Equifax Remedies `Can’t Fix Stupid,’ Congressman Tells Ex-CEO

Equifax Remedies `Can’t Fix Stupid,’ Congressman Tells Ex-CEO
October 3, 2017 Marketing GrafWebCUSO

Legislation to avert future data breaches like the one at Equifax Inc. will fall short because none can fully prevent human error, a U.S. congressman told the company’s former top executive.

“You can’t fix stupid,” Representative Greg Walden, an Oregon Republican, said Tuesday at congressional hearings in Washington featuring former CEO Richard Smith, who stepped down from the credit-monitoring company last month.

Smith, who apologized for the breach, testified before the House Energy and Commerce Committee, the first of four hearings this week on Capitol Hill. Lawmakers from both parties expressed outrage over the size the breach as well as the company’s response, and grilled Smith on the timeline of the incident, including when top executives learned about it.

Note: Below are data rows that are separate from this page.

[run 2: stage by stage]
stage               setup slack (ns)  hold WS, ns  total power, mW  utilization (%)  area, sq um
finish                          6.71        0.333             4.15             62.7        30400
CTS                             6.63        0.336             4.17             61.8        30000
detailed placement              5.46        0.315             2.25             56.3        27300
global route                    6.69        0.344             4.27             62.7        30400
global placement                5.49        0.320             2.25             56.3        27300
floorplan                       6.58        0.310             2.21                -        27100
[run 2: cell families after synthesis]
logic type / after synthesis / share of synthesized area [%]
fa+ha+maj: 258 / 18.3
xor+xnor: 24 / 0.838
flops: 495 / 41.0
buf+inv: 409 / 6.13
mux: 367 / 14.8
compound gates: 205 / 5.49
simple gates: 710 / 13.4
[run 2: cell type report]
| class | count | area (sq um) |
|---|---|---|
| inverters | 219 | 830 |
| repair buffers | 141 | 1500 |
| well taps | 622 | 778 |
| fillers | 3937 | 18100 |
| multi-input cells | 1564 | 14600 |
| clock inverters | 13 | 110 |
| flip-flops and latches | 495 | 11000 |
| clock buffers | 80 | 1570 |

Smith said the employee responsible for communicating that vulnerable software needed to be patched didn’t do so. That failure was compounded when a scan of the company’s systems didn’t find that the vulnerability still existed, the former CEO said.

“Equifax’s response to this breach has been unacceptable,” New Jersey Representative Frank Pallone from New Jersey, the top Democrat on the House panel, said in his prepared remarks. “I appreciate that you’re both sorry. My question is: What now?”

Smith said Equifax didn’t meet its responsibility to protect sensitive consumer information, which led to the theft of personal data for almost half of all Americans. The company said Monday that an outside cybersecurity firm has completed its review of the breach and boosted its estimate of affected U.S. consumers to 145.5 million, an increase of 2.5 million.

Apache Patch

The company has said hackers exploited a vulnerability in open source Apache software it was using. A patch for the flaw was available in March, about two months before hackers began accessing sensitive information on Equifax’s servers.

Democrats on the panel have reintroduced legislation imposing requirements for when companies have to report data breaches, and they said at the hearing that additional federal oversight might be needed for companies like Equifax. One Republican, Joe Barton of Texas, suggested huge fines might be needed as well.

“The only way I know how to do it is some kind of fine-per-account-hacked that’s large enough that even a company that’s worth $13 billion would rather protect their data and probably not collect as much data than just come up here and appear and say we’re sorry,” Barton said.